There is one particularly critical segment of your staff, however, that is often ignored: your treatment staff, who are the most client-facing of your workers. They include primarily your massage therapists but also your estheticians. These practitioners do physically and emotionally demanding work over long periods of time. Your clients may spend up to several hours at a time with treatment staff. More than any other staff member, they are the most intimately involved in your clients’ experience of the spa.
The energy that is projected to your clients by the therapists must support the atmosphere of safe intimacy you want to create. They must not only do their job; they must exemplify wellness for your clients. The feeling of peace and calm that the practitioners must exude to the client makes the difference between a great or a mediocre experience, a feeling of wellness or of discomfort.
However, with their very high levels of injury and burnout, your treatment practitioners are likely unable to exemplify or exude wellness to your clients, nor provide the quality of touch and feeling of safe intimacy the client needs. And clients certainly feel the difference. Injury and burnout among treatment staff are also problematic for your spa’s return on investment (ROI) and profitability. They result in absenteeism, turnover and workers' compensation claims, all very costly to the spa. Recruiting a new practitioner can cost thousands of dollars, plus the loss of business until one is replaced. And one cannot place a price on the customer dissatisfaction that may occur when they have been treated by a therapist who is not well, let alone the reputation of the spa among future clients and therapists.
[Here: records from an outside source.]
[src/rtl/tpu_host_feeder_pkg.sv]
// Shared types and constants for the TPU host feeder.
// State encoding, image size and class-index width.
package tpu_host_feeder_pkg;

  localparam int IMG_BITS = 1024;
  localparam int NUM_W    = 4;

  typedef enum logic [1:0] {
    LOAD = 2'd0,
    TRST = 2'd1,
    RUN  = 2'd2,
    CLR  = 2'd3
  } state_t;

endpackage

[src/rtl/tpu_host_feeder.sv]
// Host-side initiator: assembles a 32x32 binary frame from bytes,
// runs the inference controller and latches its class result.
module tpu_host_feeder
  import tpu_host_feeder_pkg::*;
#(
  parameter int IMG_BYTES      = 128,
  parameter int RST_CYCLES     = 2,
  parameter int TIMEOUT_CYCLES = 1048576
) (
  input  logic                clk,
  input  logic                iRst_n,
  input  logic                pix_valid,
  input  logic [7:0]          pix_data,
  output logic                pix_ready,
  input  logic                frame_abort,
  input  logic                tpu_done,
  input  logic [NUM_W-1:0]    tpu_num,
  output logic                tpu_ena,
  output logic                tpu_rst_n,
  output logic [IMG_BITS-1:0] image,
  output logic [NUM_W-1:0]    result,
  output logic                result_valid,
  output logic                busy,
  output logic                timeout_err
);

  localparam int CW = $clog2(IMG_BYTES);
  localparam int TW = $clog2(TIMEOUT_CYCLES);
  localparam int RW = $clog2(RST_CYCLES) + 1;

  localparam logic [CW-1:0] LAST_B = CW'(IMG_BYTES - 1);
  localparam logic [TW-1:0] LAST_T = TW'(TIMEOUT_CYCLES - 1);
  localparam logic [RW-1:0] LAST_R = RW'(RST_CYCLES - 1);

  state_t           state_q, state_d;
  logic [CW-1:0]    byte_q, byte_d;
  logic [TW-1:0]    tmr_q, tmr_d;
  logic [RW-1:0]    rcnt_q, rcnt_d;
  logic             rdy_d, ena_d, trn_d;
  logic             rv_d, busy_d, terr_d;
  logic [NUM_W-1:0] res_d;
  logic             wr_en;

  always_ff @(posedge clk) begin
    if (!iRst_n) begin
      state_q      <= LOAD;
      byte_q       <= '0;
      tmr_q        <= '0;
      rcnt_q       <= '0;
      image        <= '0;
      pix_ready    <= 1'b1;
      tpu_ena      <= 1'b0;
      tpu_rst_n    <= 1'b1;
      result       <= '0;
      result_valid <= 1'b0;
      busy         <= 1'b0;
      timeout_err  <= 1'b0;
    end else begin
      state_q      <= state_d;
      byte_q       <= byte_d;
      tmr_q        <= tmr_d;
      rcnt_q       <= rcnt_d;
      pix_ready    <= rdy_d;
      tpu_ena      <= ena_d;
      tpu_rst_n    <= trn_d;
      result       <= res_d;
      result_valid <= rv_d;
      busy         <= busy_d;
      timeout_err  <= terr_d;
      if (wr_en)
        image[{byte_q, 3'b000} +: 8] <= pix_data;
    end
  end

  always_comb begin
    state_d = state_q;
    byte_d  = byte_q;
    tmr_d   = tmr_q;
    rcnt_d  = rcnt_q;
    rdy_d   = pix_ready;
    ena_d   = tpu_ena;
    trn_d   = tpu_rst_n;
    res_d   = result;
    rv_d    = 1'b0;
    busy_d  = busy;
    terr_d  = timeout_err;
    wr_en   = 1'b0;
    unique case (state_q)
      LOAD: begin
        if (frame_abort) begin
          byte_d = '0;
        end else if (pix_valid && pix_ready) begin
          wr_en = 1'b1;
          if (byte_q == LAST_B) begin
            byte_d  = '0;
            rcnt_d  = '0;
            state_d = TRST;
            rdy_d   = 1'b0;
            busy_d  = 1'b1;
            ena_d   = 1'b1;
            trn_d   = 1'b0;
          end else begin
            byte_d = byte_q + 1'b1;
          end
        end
      end
      TRST: begin
        if (frame_abort) begin
          state_d = CLR;
          ena_d   = 1'b0;
          trn_d   = 1'b1;
          busy_d  = 1'b0;
        end else if (rcnt_q == LAST_R) begin
          state_d = RUN;
          trn_d   = 1'b1;
          tmr_d   = '0;
        end else begin
          rcnt_d = rcnt_q + 1'b1;
        end
      end
      RUN: begin
        tmr_d = tmr_q + 1'b1;
        // abort wins over a done or timeout landing in the same cycle
        if (frame_abort || tpu_done || tmr_q == LAST_T) begin
          state_d = CLR;
          ena_d   = 1'b0;
          busy_d  = 1'b0;
        end
        if (frame_abort) begin
          terr_d = timeout_err;
        end else if (tpu_done) begin
          res_d  = tpu_num;
          rv_d   = 1'b1;
          terr_d = 1'b0;
        end else if (tmr_q == LAST_T) begin
          terr_d = 1'b1;
        end
      end
      CLR: begin
        state_d = LOAD;
        rdy_d   = 1'b1;
      end
      default: state_d = LOAD;
    endcase
  end

endmodule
To support their wellness mission, spas need injury prevention and ergonomics interventions. Practitioners cannot practice injury prevention tactics in a space that is ill-designed to allow them to protect themselves. Create strategic protocols to keep injury and burnout from affecting the healthy functioning of the treatment staff and an environment of wellness for clients. Without these interventions, spas leave it to chance that their practitioners will be able, due to the physical demands of their work, to participate fully in the spa’s wellness goals. For these reasons, I urge you to include your treatment staff in your wellness efforts to effectively provide the highest level of service and care for your clients, and keep them coming back time after time.